As the deadline nears to form a new government, a source involved in the negotiations says “only a miracle” would prevent a new election.
By World Israel News Staff
Just hours before the midnight deadline to inform the president that he has established a new government, Prime Minister Benjamin Netanyahu huddled with politicians who could be part of the new coalition and wondered what it would take to lure MK Avigdor Liberman to join and ensure a majority in parliament.
Liberman’s Israel Beiteinu party has five seats. If it does not join the government, the Netanyahu coalition would command only 60 seats in the 120-member Knesset.
“I don’t understand what Liberman is thinking,” the prime minister told the other MKs at the meeting, according to the Ynet website.
“He apparently has decided to stay out of the government and is dragging us all to an election,” said Netanyahu, according to the news outlet.

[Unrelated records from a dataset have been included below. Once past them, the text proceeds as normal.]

### src/hdl/htpd_pkg.sv
// Shared types and constants of the Huffman tree page decoder.
package htpd_pkg;

  localparam int PAGE_BYTES_DEF = 2048;
  localparam int NODE_COUNT_DEF = 4096;

  localparam int IDX_W = 12;
  localparam int CNT_W = 12;

  localparam logic [1:0] OP_LOAD  = 2'd0;
  localparam logic [1:0] OP_START = 2'd1;
  localparam logic [1:0] OP_DATA  = 2'd2;

  localparam logic [2:0] KIND_INTER  = 3'd0;
  localparam logic [2:0] KIND_LEAF8  = 3'd1;
  localparam logic [2:0] KIND_LEAF16 = 3'd2;
  localparam logic [2:0] KIND_EOF    = 3'd3;
  localparam logic [2:0] KIND_EMPTY  = 3'd4;

  localparam logic [1:0] RES_BYTE  = 2'd0;
  localparam logic [1:0] RES_END   = 2'd1;
  localparam logic [1:0] RES_ERROR = 2'd2;

  typedef struct packed {
    logic [2:0]       kind;
    logic [IDX_W-1:0] left;
    logic [IDX_W-1:0] right;
    logic [15:0]      value;
  } node_t;

  typedef struct packed {
    logic [1:0]       kind;
    logic [7:0]       data;
    logic [CNT_W-1:0] count;
  } result_t;

endpackage

### src/hdl/htpd_result_stage.sv
// Result holding register and output register that mark the final result of each item.
module htpd_result_stage (
  input  logic              clk_i,
  input  logic              rst_ni,
  input  logic              push_i,
  input  logic              flush_i,
  input  htpd_pkg::result_t res_i,
  output logic              ready_o,
  output logic              out_valid_o,
  input  logic              out_stall_i,
  output htpd_pkg::result_t out_res_o,
  output logic              out_last_o
);
  import htpd_pkg::*;

  logic    pend_valid_q;
  result_t pend_q;
  logic    out_valid_q;
  result_t out_q;
  logic    out_last_q;

  assign ready_o = !out_valid_q || !out_stall_i;

  always_ff @(posedge clk_i or negedge rst_ni) begin
    if (!rst_ni) begin
      pend_valid_q <= 1'b0;
      out_valid_q  <= 1'b0;
    end else begin
      if (out_valid_q && !out_stall_i) begin
        out_valid_q <= 1'b0;
      end
      if (ready_o && push_i) begin
        pend_valid_q <= 1'b1;
        if (pend_valid_q) begin
          out_valid_q <= 1'b1;
        end
      end else if (ready_o && flush_i) begin
        pend_valid_q <= 1'b0;
        if (pend_valid_q) begin
          out_valid_q <= 1'b1;
        end
      end
    end
  end

  always_ff @(posedge clk_i) begin
    if (ready_o && push_i) begin
      pend_q     <= res_i;
      out_q      <= pend_q;
      out_last_q <= 1'b0;
    end else if (ready_o && flush_i && pend_valid_q) begin
      out_q      <= pend_q;
      out_last_q <= 1'b1;
    end
  end

  assign out_valid_o = out_valid_q;
  assign out_res_o   = out_q;
  assign out_last_o  = out_last_q;

endmodule

### config.mk
export PLATFORM = sky130hd
export DESIGN_NAME = htpd_result_stage
export DESIGN_NICKNAME = d
export VERILOG_FILES = /design/src/hdl/htpd_pkg.sv /design/src/hdl/htpd_result_stage.sv
export SDC_FILE = /design/constraint.sdc
export NUM_CORES = 1
export LEC_CHECK = 0
export BUFFER_PORTS_ARGS = -buffer_cell sky130_fd_sc_hd__buf_2
export CORE_AREA = 2 2 57 59
export DETAILED_ROUTE_END_ITERATION = 10
export DIE_AREA = 0 0 59 61
export PLACE_DENSITY = 0.85
export SYNTH_ARGS = -nofsm -noshare
export SYNTH_HDL_FRONTEND = slang
export SYNTH_SLANG_ARGS = --single-unit
### constraint.sdc
create_clock -name clk_i -period 2.8 [get_ports clk_i]
set_input_delay 0.42 -clock clk_i [delete_from_list [all_inputs] [get_ports clk_i]]
set_output_delay 0.42 -clock clk_i [all_outputs]
set_load 0.05 [all_outputs]
==> impl_metrics.py, run 1 <==
metrics = {
    "run_status": {
        "outcome": "finished, final reports clean",
    },
    "floorplanning": {
        "i_o_pin_total": 52,
        "start_util": 0.490,
        "fp-row-count": 20,
        "core_area_um2": 2950,
        "floorplan.die.height_um": 61,
        "die_width_um": 59,
        "floorplan.die_area_um2": 3600,
    },
    "final_layout": {
        "layout_commonest_cell": "sky130_fd_sc_hd__buf_2",
        "layout-area-overhead-vs-synth_pct": 25.3,
        "final_layout_size_suffix_gt1_frac": 0.508,
        "layout.cells.most_common_list": "sky130_fd_sc_hd__buf_2 (51), sky130_fd_sc_hd__edfxtp_1 (44), sky130_fd_sc_hd__clkbuf_4 (5), sky130_fd_sc_hd__clkbuf_1 (3)",
        "fillerInstances": 227,
        "antenna_cells_inserted": 0,
        "fin_nets": 144,
    },
    "sta": {
        "worst_clock_skew_ps": 6.86,
        "layout_min_cycle_time_ps": 1580,
        "hold_viol_final": 0,
        "setup-tns-final_ps": 0,
        "report.final.setup_viol": 0,
        "fmaxAchievable_mhz": 634,
        "period_share": 0.563,
        "rsz_0062_raised_after_global_routing": "no",
        "setup_ws_ps": 1220,
        "timing_worst_slew_pin_value_ps": 299,
        "slew_viol_final": 0,
        "timing.max_slew.rel_slack": 0.801,
    },
    "global_route": {
        "grt_start_max_net_pins": 25,
        "number_of_antenna_violations_at_the_first_check_in_global_routing": 0,
        "grt_pass1_wl_um": 3210,
        "global_route.overflow_total": 0,
        "groute.usage.overall": 0.136,
        "grt_pass1_vias": 735,
    },
    "critical_path": {
        "r2r.worst_path.cells": 2,
        "critical_path.startpoint_type": "flop",
        "critPathCapture": "ready_o",
        "data_required_time_at_the_worst_endpoint_ps": 2380,
        "critical_path_peak_fanout": 5,
        "r2r_setup_slack_ps": 1600,
        "worst-setup-path-type": "flop to primary output",
        "endpoint_kind": "primary output",
        "worst_r2r_startpoint": "out_valid_o",
        "timing.rr.end": "pend_q[19]",
        "worst_setup_path_startpoint": "out_valid_o",
        "cp_data_arrival_time_ps": 1160,
    },
    "route": {
        "final_antenna_net_count": 0,
        "drt-vias-per-instance": 4.79,
        "drt-pass1-iter-count": 4,
        "routedLengthMet1_um": 736,
        "met2RoutedLength_um": 1100,
        "top_layer": "met4",
        "met3WireLength_um": 197,
        "drcViolationCount": 0,
        "num_vias": 724,
        "routedWlPerCell_um": 13.8,
        "finalWirelength_um": 2090,
        "first_iteration_detailed_routing_drc_count": 11,
    },
    "power_and_ir_drop": {
        "p_leak_nw": 0.717,
        "power.density_cell_area_nw_per_um2": 761,
        "power.ir.vdd_worst_mv": 0.369,
    },
    "synth": {
        "synthesis.nets": 84,
        "netlist_area_um2": 1450,
        "ys_warn_count": 0,
        "main_combinational_cell_family_by_area_after_synthesis": "compound AO/OA/AOI/OAI gates",
        "synthCells": 57,
        "ys_seq_area_frac": 0.962,
        "ys_seq_elements": 47,
        "synth_cell_types": 11,
        "fraction_of_the_mapped_netlist_area_in_simple_logic_gates": 0.0182,
        "share_of_synthesized_cell_area_in_full_adder_half_adder_and_majority_cells": 0,
        "synth_area_per_cell_um2": 25.4,
        "synth.area.mux_share": 0,
        "xor_xnor_share_of_the_synthesized_area": 0,
        "synth_compound_area_frac": 0.0199,
    },
    "clocking": {
        "clkLatencyLatePin_ps": 350,
        "h_tree_levels": 2,
        "cts-buffers-inserted": 5,
        "cts.root.buffer_cell": "sky130_fd_sc_hd__clkbuf_4",
        "cts_setup_buffers": 0,
        "cts.sinks": 47,
        "tritoncts": "done",
        "ctsLongestPathBuffers": 2,
        "cts.reportedPaths.clkPinSlew_ps": 110,
    },
    "place": {
        "gp_routability_congestion": 0.650,
        "port_buffers": 51,
        "place_worst_setup_slack_ps": 1450,
        "detailedPlacementHpwl_um": 1540,
    },
    "min_path": {
        "hold_path_depth": 1,
        "worst_hold_path_type": "primary input to flop",
        "timing.hold.worst.start": "res_i[3]",
    },
    "flow_run": {
        "max-cap-violations": 0,
    },
}
## cells in the mapped netlist
master | count | area, µm²
sky130_fd_sc_hd__dfxtp_1 | 1 | 20.0
sky130_fd_sc_hd__o21ai_0 | 1 | 5.00
sky130_fd_sc_hd__dfrtp_1 | 2 | 50.1
sky130_fd_sc_hd__edfxtp_1 | 44 | 1320
sky130_fd_sc_hd__and2_4 | 1 | 8.76
sky130_fd_sc_hd__nand2_2 | 1 | 6.26
sky130_fd_sc_hd__a31oi_1 | 1 | 6.26
sky130_fd_sc_hd__a21oi_1 | 2 | 10.0
sky130_fd_sc_hd__nor2_1 | 1 | 3.75
sky130_fd_sc_hd__a21o_1 | 1 | 7.51
sky130_fd_sc_hd__nand2_1 | 2 | 7.51
## metrics by stage
stage	hold slack (ps)	cell area, µm²	util	power [mW]	cells
floorplan	124	1450	-	1.05	57
global placement	205	1750	0.594	1.11	142
detailed placement	206	1750	0.594	1.12	142
CTS	221	1810	0.614	1.40	151
global route	205	1810	0.614	1.44	151
finish	242	1810	0.614	1.38	151
## metal layers
layer,global-route usage,up-vias
li1,-,342
met1,0.127,338
met5,0,-
met3,0.0725,7
met2,0.238,37
met4,0.0779,0
## worst max-delay path, cell delays in order, from the launching register on
cell and delay [ps]:
sky130_fd_sc_hd__dfrtp_1 430, sky130_fd_sc_hd__nand2_2 110, sky130_fd_sc_hd__buf_2 270
## final cells by class
| cell class | count | area (µm²) | area share |
|---|---|---|---|
| sequential | 47 | 1390 | 0.767 |
| tap | 33 | 41.3 | 0.0228 |
| clock buffer | 8 | 48.8 | 0.0269 |
| multi-input combinational | 10 | 58.8 | 0.0324 |
| timing repair buffer | 53 | 273 | 0.150 |
## state kept, by name, indices dropped and copies added, names as in the netlist
signal,cells
pend_valid_q,1
out_last_o,1
out_res_o,22
pend_q,22
out_valid_o,1
## kinds of logic after synthesis
family             Yosys count
DFF                         47
and+or+nand+nor              5
AOI/OAI and AO/OA            5
## worst min-delay path by stage
stage                   endpoint  slack, ps
floorplan            out_valid_o        120
global placement     out_valid_o        200
detailed placement  pend_valid_q        210
CTS                    pend_q[3]        220
global route          pend_q[17]        210
finish                 pend_q[3]        240
## report_power, final
| part | switching (mW) | internal [mW] |
|---|---|---|
| logic | 0.186 | 0.0489 |
| clock network | 0.180 | 0.100 |
| registers | 0.0193 | 0.845 |
## what timing repair did
action | 4_1_cts | 5_1_grt
gates resized for setup | 0 | 0
hold buffers | 1 | 0
endpoints found under the hold margin | 2 | 0
Note: power is estimated with default switching activity, not from simulation.
==> run 2, diff against run 1 <==
Settings changed: CORE_AREA 2 2 57 59 to 2 2 61 63, DIE_AREA 0 0 59 61 to 0 0 63 65, PLACE_DENSITY 0.85 to 0.78.
Clock period 2.8 ns to 1.3 ns, I/O delays scaled along.
==> impl_metrics.py, run 2 (synthesized netlist as in run 1, its figures left out) <==
metrics = {
    "power_and_ir_drop": {
        "power.density_cell_area_nw_per_um2": 1500,
        "seq_power_share": 0.609,
        "power.share.combinational": 0.190,
        "power.ir.vdd_worst_mv": 0.691,
        "p_leak_nw": 0.802,
        "clock_power_share": 0.201,
        "switching_share_of_total_power": 0.284,
        "switchingPower_uw": 869,
        "cell_internal_pwr_mw": 2.19,
    },
    "sta": {
        "worst_clock_skew_ps": 7.10,
        "fmaxAchievable_mhz": 820,
        "setup-tns-final_ps": 0,
        "rsz_0062_raised_after_global_routing": "no",
        "timing_worst_slew_pin_value_ps": 305,
        "slew_viol_final": 0,
        "timing.max_slew.rel_slack": 0.797,
        "layout_min_cycle_time_ps": 1220,
        "report.final.setup_viol": 0,
        "hold_viol_final": 0,
        "period_share": 0.939,
    },
    "critical_path": {
        "r2r.worst_path.cells": 2,
        "critical_path_peak_fanout": 5,
        "worst_r2r_startpoint": "out_valid_o",
        "endpoint_kind": "primary output",
        "critical_path.startpoint_type": "flop",
        "cp_cell_sequence": "nand2_4 > buf_6",
        "r2r_setup_slack_ps": 110,
        "timing.rr.end": "pend_q[4]",
        "cp_data_arrival_time_ps": 1030,
        "worst-setup-path-type": "flop to primary output",
        "critical_path.max_stage_delay_ps": 450,
        "worst_path_max_delay_cell": "sky130_fd_sc_hd__dfrtp_2",
        "data_required_time_at_the_worst_endpoint_ps": 1110,
    },
    "global_route": {
        "number_of_antenna_violations_at_the_first_check_in_global_routing": 0,
        "grt_pass1_vias": 740,
        "global_route.overflow_total": 0,
        "grt_start_max_net_pins": 25,
        "groute.usage.overall": 0.119,
        "grt_pass1_wl_um": 3430,
    },
    "final_layout": {
        "seq_area_um2": 1390,
        "stdcell_area_um2": 2040,
        "final-instance-count-excl-fill": 183,
        "fin_nets": 161,
        "layout-area-overhead-vs-synth_pct": 40.8,
        "antenna_cells_inserted": 0,
        "final_util": 0.583,
        "layout.cells.most_common_list": "sky130_fd_sc_hd__buf_2 (50), sky130_fd_sc_hd__edfxtp_1 (44), sky130_fd_sc_hd__dlygate4sd3_1 (17), sky130_fd_sc_hd__clkbuf_4 (5), sky130_fd_sc_hd__nand2_1 (2)",
        "multiInputGateArea_um2": 71.3,
        "fillerInstances": 294,
        "final_layout_size_suffix_gt1_frac": 0.474,
        "layout_commonest_cell": "sky130_fd_sc_hd__buf_2",
    },
    "floorplanning": {
        "floorplan.die.height_um": 65,
        "i_o_pin_total": 52,
        "start_util": 0.414,
        "core_area_um2": 3500,
        "fp-row-count": 22,
        "floorplan.die_area_um2": 4100,
        "die_width_um": 63,
    },
    "flow_run": {
        "max-cap-violations": 0,
    },
    "route": {
        "first_iteration_detailed_routing_drc_count": 31,
        "drcViolationCount": 0,
        "final_antenna_net_count": 0,
        "routedWlPerCell_um": 12.7,
        "drt-pass1-iter-count": 4,
        "finalWirelength_um": 2320,
        "num_vias": 779,
        "drt-vias-per-instance": 4.26,
    },
    "min_path": {
        "timing.hold.worst.start": "res_i[20]",
        "hold_path_depth": 1,
        "worst_hold_path_type": "primary input to flop",
        "worst_hold_path.endpoint": "pend_q[20]",
    },
    "place": {
        "placed_cells": 157,
        "port_buffers": 51,
        "placed_cell_area_um2": 1800,
        "gp_routability_congestion": 0.630,
        "detailedPlacementHpwl_um": 1670,
    },
    "run_status": {
        "outcome": "finished, final reports clean",
    },
    "clocking": {
        "clkLatencyLatePin_ps": 340,
        "tritoncts": "done",
        "cts.reportedPaths.clkPinSlew_ps": 120,
        "cts-buffers-inserted": 5,
        "cts.root.buffer_cell": "sky130_fd_sc_hd__clkbuf_4",
        "h_tree_levels": 2,
        "cts.sinks": 47,
        "ctsLongestPathBuffers": 2,
    },
}
==> run 2: cell types whose count changed in the layout (fill, tap and decap cells not counted), sizes merged <==
cell,previous run,this run
buf,52,53
clkbuf,8,6
clkinv,0,1
clkinvlp,0,1
dlygate4sd3,1,17
==> run 2: power groups by stage <==
stage                     registers, mW  logic (mW)  clock network (mW)
after detailed placement           1.90       0.534                   0
after floorplan                    2.18      0.0878                   0
final                              1.86       0.581               0.615
after CTS                          1.87       0.537               0.643
after global routing               1.88       0.611               0.711
after global placement             1.89       0.524                   0
==> run 2: critical path, delay by kind of cell, from the launching register on <==
kind | cells | cell delay, ps
simple gates | 1 | 90
buf+inv | 1 | 160
flops | 1 | 450
==> run 2: metrics by stage <==
step	hold slack, ps	power (mW)	setup slack, ps
after global routing	-6.10	3.20	15.4
after floorplan	-101	2.27	-88.0
after global placement	-20.3	2.41	131
after detailed placement	-15.5	2.44	97.5
final	32.9	3.06	79.9
after CTS	3.49	3.05	9.32
==> run 2: what timing repair did <==
action / 4_1_cts / 5_1_grt
setup endpoints to repair: 1 / 2
hold buffers: 1 / 16
gates resized for setup: 1 / 1
setup buffers: 0 / 1
endpoints found under the hold margin: 2 / 16
==> run 2: how the worst max path moves through the flow <==
stage                    to  slack, ps         from
5_1_grt             ready_o         20  out_valid_o
4_1_cts             ready_o          9  out_valid_o
6_report            ready_o         80  out_valid_o
3_5_place_dp     pend_q[20]        100  out_valid_o
3_3_place_gp     pend_q[20]        130  out_valid_o
2_1_floorplan  out_res_o[0]        -90  out_valid_o
==> run 2: area by class of cell <==
| cell class | count | area share |
|---|---|---|
| Timing Repair Buffer | 70 | 0.225 |
| Clock inverter | 2 | 0.00614 |
| Clock buffer | 6 | 0.0203 |
| Tap cell | 48 | 0.0295 |
| Sequential cell | 47 | 0.684 |
| Multi-Input combinational cell | 10 | 0.0350 |
==> run 2: routing by layer <==
metal  track usage  share of wire  vias up
met1         0.121           0.40      366
met4        0.0667         0.0078        0
li1              -              -      376
met3        0.0451          0.054        4
met5             0              0        -
met2         0.209           0.54       33
==> run 3, diff against run 2 <==
Settings changed: CORE_AREA 2 2 61 63 to 2 2 64 66, DIE_AREA 0 0 63 65 to 0 0 66 68, PLACE_DENSITY 0.78 to 0.73.
==> impl_metrics.py, run 3 (synthesized netlist as in run 1, its figures left out) <==
metrics = {
    "clocking": {
        "ctsLongestPathBuffers": 2,
        "cts.root.buffer_cell": "sky130_fd_sc_hd__clkbuf_8",
        "cts.reportedPaths.clkPinSlew_ps": 70,
        "clkLatencyLatePin_ps": 280,
        "cts_setup_buffers": 0,
        "cts.sinks": 47,
        "tritoncts": "done",
        "h_tree_levels": 2,
        "cts-buffers-inserted": 5,
    },
    "global_route": {
        "number_of_antenna_violations_at_the_first_check_in_global_routing": 0,
        "grt_start_max_net_pins": 25,
        "grt_pass1_wl_um": 3110,
        "global_route.overflow_total": 0,
        "groute.usage.overall": 0.0994,
        "grt_pass1_vias": 726,
    },
    "critical_path": {
        "worst-setup-path-type": "flop to primary output",
        "endpoint_kind": "primary output",
        "cp_data_arrival_time_ps": 1040,
        "data_required_time_at_the_worst_endpoint_ps": 1110,
        "critical_path.startpoint_type": "flop",
        "critical_path_peak_fanout": 5,
    },
    "final_layout": {
        "layout-area-overhead-vs-synth_pct": 31.1,
        "final_layout_size_suffix_gt1_frac": 0.525,
        "final-instance-count-excl-fill": 168,
        "layout.cells.most_common_list": "sky130_fd_sc_hd__buf_2 (50), sky130_fd_sc_hd__edfxtp_1 (44), sky130_fd_sc_hd__clkbuf_8 (5), sky130_fd_sc_hd__nand2_1 (2), sky130_fd_sc_hd__clkbuf_1 (2)",
        "antenna_cells_inserted": 0,
        "fillerInstances": 342,
        "final_util": 0.492,
        "fin_nets": 144,
        "layout_commonest_cell": "sky130_fd_sc_hd__buf_2",
    },
    "sta": {
        "timing_worst_slew_pin_value_ps": 296,
        "hold_viol_final": 0,
        "slew_viol_final": 0,
        "timing.max_slew.rel_slack": 0.803,
        "rsz_0062_raised_after_global_routing": "no",
        "setup-tns-final_ps": 0,
        "period_share": 0.952,
        "layout_min_cycle_time_ps": 1240,
        "report.final.setup_viol": 0,
        "worst_clock_skew_ps": 2.44,
        "fmaxAchievable_mhz": 808,
    },
    "route": {
        "final_antenna_net_count": 0,
        "drcViolationCount": 0,
        "finalWirelength_um": 2140,
        "drt-pass1-iter-count": 3,
        "num_vias": 719,
        "routedWlPerCell_um": 12.7,
        "drt-vias-per-instance": 4.28,
        "first_iteration_detailed_routing_drc_count": 11,
    },
    "power_and_ir_drop": {
        "power.density_cell_area_nw_per_um2": 1680,
        "power.ir.vdd_worst_mv": 0.709,
        "p_leak_nw": 0.743,
        "total_power_mw": 3.19,
    },
    "place": {
        "gp_routability_congestion": 0.693,
        "placed_cells": 159,
        "port_buffers": 51,
        "detailedPlacementHpwl_um": 1570,
    },
    "floorplanning": {
        "floorplan.die_area_um2": 4490,
        "fp-row-count": 23,
        "start_util": 0.375,
        "die_width_um": 66,
        "core_area_um2": 3860,
        "i_o_pin_total": 52,
        "floorplan.die.height_um": 68,
    },
    "min_path": {
        "worst_hold_path_type": "primary input to flop",
    },
    "run_status": {
        "outcome": "finished, final reports clean",
    },
    "flow_run": {
        "max-cap-violations": 0,
    },
}
-- run 3: changes by cell type in the layout (fill, tap and decap cells not counted) --
| cell | delta |
|---|---|
| sky130_fd_sc_hd__buf_6 | -1 |
| sky130_fd_sc_hd__clkinvlp_4 | -1 |
| sky130_fd_sc_hd__clkbuf_8 | +5 |
| sky130_fd_sc_hd__dlygate4sd3_1 | -16 |
| sky130_fd_sc_hd__buf_4 | -1 |
| sky130_fd_sc_hd__clkbuf_4 | -4 |
| sky130_fd_sc_hd__clkbuf_1 | +1 |
-- run 3: metrics by stage --
stage	worst slack, ps	hold WS (ps)	instance area, µm²
after floorplan	-88.0	-101	1460
after global placement	146	-20.8	1800
after detailed placement	107	-13.1	1800
after CTS	16.8	70.5	1890
after global routing	29.1	62.1	1900
final	62.1	80.3	1900
-- run 3: metal layers --
metal	track usage	vias to the layer above	share of wire
li1	-	341	-
met1	0.101	339	0.36
met2	0.172	36	0.53
met3	0.0411	3	0.088
met4	0.0612	0	0.016
met5	0	-	0
-- run 3: layout make-up --
| cell class | count | area (µm²) | area share |
|---|---|---|---|
| Multi-Input combinational cell | 10 | 71.3 | 0.0376 |
| Clock inverter | 1 | 5.00 | 0.00264 |
| Clock buffer | 7 | 76.3 | 0.0403 |
| Tap cell | 50 | 62.6 | 0.0330 |
| Sequential cell | 47 | 1390 | 0.735 |
| Timing Repair Buffer | 53 | 288 | 0.152 |
-- run 3: path summary, 6_finish.rpt --
check	startpoint	end	slack, ps	cells past startpoint
max	out_valid_o	ready_o	60	2
min	res_i[0]	pend_q[0]	80	1
max reg2reg	out_valid_o	pend_q[15]	110	2
min reg2reg	pend_q[0]	out_res_o[0]	420	0
max in group asynchronous	rst_ni	out_valid_o	960	2
min in group asynchronous	rst_ni	pend_valid_q	230	2
-- run 3: repair_timing --
| item | in CTS | in global routing |
|---|---|---|
| hold buffers | 1 | 0 |
| resized for setup | 0 | 1 |
| endpoints found under the setup margin | 0 | 1 |
| hold endpoints to repair | 2 | 0 |
-- run 3: worst max-delay path, stage by stage, from the launching register on --
cell	delay, ps
sky130_fd_sc_hd__dfrtp_2	450
sky130_fd_sc_hd__nand2_4	80
sky130_fd_sc_hd__clkbuf_4	230
-- run 3: power by group --
group | switching, mW | internal [mW]
sequential | 0.0430 | 1.82
clock | 0.416 | 0.377
combinational | 0.408 | 0.121
--- config.mk ---
export PLATFORM = sky130hd
export DESIGN_NAME = htpd_walker
export DESIGN_NICKNAME = d
export VERILOG_FILES = /design/src/hdl/htpd_pkg.sv /design/src/hdl/htpd_walker.sv
export SDC_FILE = /design/constraint.sdc
export NUM_CORES = 1
export LEC_CHECK = 0
export BUFFER_PORTS_ARGS = -buffer_cell sky130_fd_sc_hd__buf_2
export CAP_MARGIN = 10
export CORE_MARGIN = 5
export CORE_UTILIZATION = 25
export CTS_CLUSTER_DIAMETER = 40
export DETAILED_ROUTE_END_ITERATION = 16
export HOLD_SLACK_MARGIN = 0.02
export PLACE_DENSITY_LB_ADDON = 0.08
export SLEW_MARGIN = 15
export SYNTH_ARGS = -nofsm -noshare
export SYNTH_HDL_FRONTEND = slang
export SYNTH_SLANG_ARGS = --single-unit
--- constraint.sdc ---
create_clock -name clk_i -period 2.65 [get_ports clk_i]
set_clock_uncertainty 0.1 [all_clocks]
set_input_delay 0.1325 -clock clk_i [delete_from_list [all_inputs] [get_ports clk_i]]
set_output_delay 0.1325 -clock clk_i [all_outputs]
set_load 0.01 [all_outputs]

The Knesset on Wednesday afternoon was debating a bill to dissolve parliament just seven weeks after the April 9 election, and to call a snap election for September 17.
The legislation is aimed at preventing the president, Reuven Rivlin, from giving anyone else a chance to form a government once Netanyahu’s deadline passes.
The incumbent prime minister’s Likud party and the Blue and White faction headed by MK Benny Gantz each earned 35 seats in the April ballot, however parties totaling a majority of the Knesset, including Liberman’s party, told the president that they preferred Netanyahu.
“Only a miracle will prevent an election,” said a source involved in the coalition negotiations, according to Ynet.
Liberman argues that he is standing firm by his demand that a bill setting quotas on the enlistment of Haredi religious yeshiva students in the IDF pass during the term of the next government without any modifications to the wording of the current legislation.
“Even I, who have been in Israeli politics for many years and thought that I had seen it all, have been shocked over the past two days by the intensity of the pressures, the paranoia, and the speculation to which I have been exposed practically every minute,” Liberman wrote on Facebook.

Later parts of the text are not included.